An interesting stat that I learned was [that] more than 50% of the highlights and telestrations done by the operators inside the truck don’t go to air because the game goes on or the producer has other things to move to. But now nothing stops them from saying, Publish it to social media. And the fans on their secondary devices can get all the telestrated highlights that they would have never seen on the linear broadcast. It’s just another way of further engaging fans.

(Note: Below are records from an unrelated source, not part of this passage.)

What follows belongs to an exercise in optimizing a design on an open flow for small area and a short achievable clock period; a production flow would make more cautious choices.
In this exercise RTL edits were held to simulation tests only and were not proved equivalent to the original.
Power figures rest on the tool's default switching activity, not on a simulated workload.

--- flow/run.sh ---
#!/bin/bash
# synth_recipe.tcl (not shown) runs the flow's synth.tcl, then flattens the netlist and writes it again
# the make line also repeats each setting of config.mk as NAME=value (left out here)
make -C /OpenROAD-flow-scripts/flow DESIGN_CONFIG=/design/flow/config.mk WORK_HOME=/design/flow/orfs CLKGATE_MAP_FILE= SYNTH_SCRIPT=/design/flow/synth_recipe.tcl finish
--- flow/config.mk ---
export PLATFORM = sky130hd
export DESIGN_NAME = mini_core
export DESIGN_NICKNAME = mini_core
export VERILOG_FILES = /design/flow/design.v
export SDC_FILE = /design/flow/constraint.sdc
export NUM_CORES = 4
export LEC_CHECK = 0
export CAP_MARGIN = 20
export CORE_MARGIN = 2
export CORE_UTILIZATION = 20
export PLACE_DENSITY = 0.35
export SLEW_MARGIN = 20
--- flow/constraint.sdc ---
create_clock -name core_clock -period 7.5 [get_ports {clk}]
set_input_delay 1.5000 -clock core_clock [delete_from_list [all_inputs] [get_ports {clk}]]
set_output_delay 1.5000 -clock core_clock [all_outputs]
set_load 0.01 [all_outputs]
This is an optimization exercise on Yosys and OpenROAD, whose aim is a short achievable clock period and few clock cycles, not a production implementation.
In this exercise RTL edits were held to simulation tests only and were not proved equivalent to the original.
Power is estimated from default activity; no workload was simulated.

<file path="config.mk">
export PLATFORM = sky130hd
export DESIGN_NAME = rv_core
export DESIGN_NICKNAME = rv_core
export VERILOG_FILES = /design/flow/design.v
export SDC_FILE = /design/flow/constraint.sdc
export NUM_CORES = 4
export LEC_CHECK = 0
export CAP_MARGIN = 20
export CORE_MARGIN = 2
export CORE_UTILIZATION = 25
export PLACE_DENSITY = 0.4
export SETUP_SLACK_MARGIN = 0.4
export SLEW_MARGIN = 20
</file>
<file path="constraint.sdc">
create_clock -name core_clock -period 12.0 [get_ports {i_clk}]
set_input_delay 2.4000 -clock core_clock [delete_from_list [all_inputs] [get_ports {i_clk}]]
set_output_delay 2.4000 -clock core_clock [all_outputs]
set_load 0.01 [all_outputs]
</file>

Sounds like the in-venue experience is becoming an increasingly important part of ChyronHego’s business.
It is. Our purpose in life has always been to visualize live data, to engage and entertain. And live data in the form of statistical data on player and team performance are all coming into our systems. What we try to do for the producers is to be the aggregator of all this data. We curate the data; then we quickly visualize that data for fan engagement, and so it’s definitely true for stadium and in venue. It’s also true when you look at other areas or other verticals like news graphics. The news station we did in Philadelphia for NBC [is used] for NBC News, but they also use it as their NBC Sports studio, and it’s amazing. We’re so proud of that installation: the LED floor and the 23-ft. screen that they have for telling sports news. We really believe in integration of the live data. Visualizing it quickly and efficiently so the producers don’t have to worry about it is what we do best.

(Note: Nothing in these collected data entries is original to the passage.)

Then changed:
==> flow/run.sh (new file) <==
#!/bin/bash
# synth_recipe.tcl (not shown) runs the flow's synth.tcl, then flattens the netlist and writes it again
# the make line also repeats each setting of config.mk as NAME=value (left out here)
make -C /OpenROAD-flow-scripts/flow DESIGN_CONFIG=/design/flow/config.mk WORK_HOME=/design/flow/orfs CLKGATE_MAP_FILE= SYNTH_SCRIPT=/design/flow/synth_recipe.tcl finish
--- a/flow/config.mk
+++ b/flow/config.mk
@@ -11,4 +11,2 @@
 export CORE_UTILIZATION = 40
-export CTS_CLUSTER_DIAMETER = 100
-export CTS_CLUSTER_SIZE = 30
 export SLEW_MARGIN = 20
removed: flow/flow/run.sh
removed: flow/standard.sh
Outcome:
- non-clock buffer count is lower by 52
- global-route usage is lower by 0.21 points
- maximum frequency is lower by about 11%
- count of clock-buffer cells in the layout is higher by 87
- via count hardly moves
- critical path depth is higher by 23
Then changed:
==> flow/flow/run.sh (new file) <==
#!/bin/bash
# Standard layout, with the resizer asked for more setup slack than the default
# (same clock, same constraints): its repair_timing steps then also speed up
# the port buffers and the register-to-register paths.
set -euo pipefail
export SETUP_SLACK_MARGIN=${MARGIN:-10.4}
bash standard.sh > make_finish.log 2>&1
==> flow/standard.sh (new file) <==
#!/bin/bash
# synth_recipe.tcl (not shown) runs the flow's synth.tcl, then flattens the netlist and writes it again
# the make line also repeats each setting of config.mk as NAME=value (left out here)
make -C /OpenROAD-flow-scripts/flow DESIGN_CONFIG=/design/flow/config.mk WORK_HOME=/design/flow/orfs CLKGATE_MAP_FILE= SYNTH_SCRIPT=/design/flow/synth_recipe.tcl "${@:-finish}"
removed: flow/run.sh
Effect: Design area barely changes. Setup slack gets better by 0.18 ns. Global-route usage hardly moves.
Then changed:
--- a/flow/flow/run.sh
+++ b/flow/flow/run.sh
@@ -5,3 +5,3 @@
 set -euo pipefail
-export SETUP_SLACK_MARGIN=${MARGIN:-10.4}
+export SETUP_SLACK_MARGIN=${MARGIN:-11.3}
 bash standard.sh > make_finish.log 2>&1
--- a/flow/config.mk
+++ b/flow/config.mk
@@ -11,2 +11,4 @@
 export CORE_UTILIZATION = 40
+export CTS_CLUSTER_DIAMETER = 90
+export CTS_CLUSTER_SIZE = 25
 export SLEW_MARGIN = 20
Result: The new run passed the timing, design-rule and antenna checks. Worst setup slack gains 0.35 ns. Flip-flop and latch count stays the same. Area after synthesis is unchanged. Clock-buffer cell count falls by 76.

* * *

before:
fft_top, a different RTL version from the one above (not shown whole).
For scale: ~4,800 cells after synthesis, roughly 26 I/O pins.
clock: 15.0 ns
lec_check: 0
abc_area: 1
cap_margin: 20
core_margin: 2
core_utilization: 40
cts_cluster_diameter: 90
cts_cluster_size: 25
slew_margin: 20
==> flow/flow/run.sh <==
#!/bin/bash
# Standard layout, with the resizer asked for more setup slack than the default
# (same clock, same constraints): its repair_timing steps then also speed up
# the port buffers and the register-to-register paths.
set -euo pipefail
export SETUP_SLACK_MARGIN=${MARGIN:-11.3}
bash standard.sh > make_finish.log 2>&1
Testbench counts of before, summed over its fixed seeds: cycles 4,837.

One of the biggest trends we’re seeing at NAB 2019 – and in the sports-venue space in general – is esports. Is that a focus for ChyronHego?
One aspect of esports is definitely the large arenas, venues, and stadiums that are housing events, and we’re definitely there. That’s a key focus of the products that we offer. The other aspect is, they are now doing fairly elaborate productions, and our graphics products (which have been around since 1966) are still the main graphics engine for live sports events. This is where our Lyric platform has typically shined: getting these just-in-time real-time graphics. So that platform is definitely suited very well for esports.

Are there any other trends that you’re seeing in the sports and sports-venue space?
I think the one [is] virtualization. Not just to virtualize for virtualization’s sake, but it’s more about when we do one-time sporting events that happen in a city and then move to another city or that don’t happen every week or [happen on] multiple days of the week — Formula 1, tennis, the Olympics — and finding ways [to] virtualize our platform so that they can get access to the resources and turn on and off the resources wherever they are in any part of the world. It’s really attractive to these customers. We’re happy to say that our Prime and Lyric platforms are virtualized so we can work with customers in this remote-production manner and allow them to go into these business models and make them more productive with their capital investments.

This interview has been edited for length and clarity.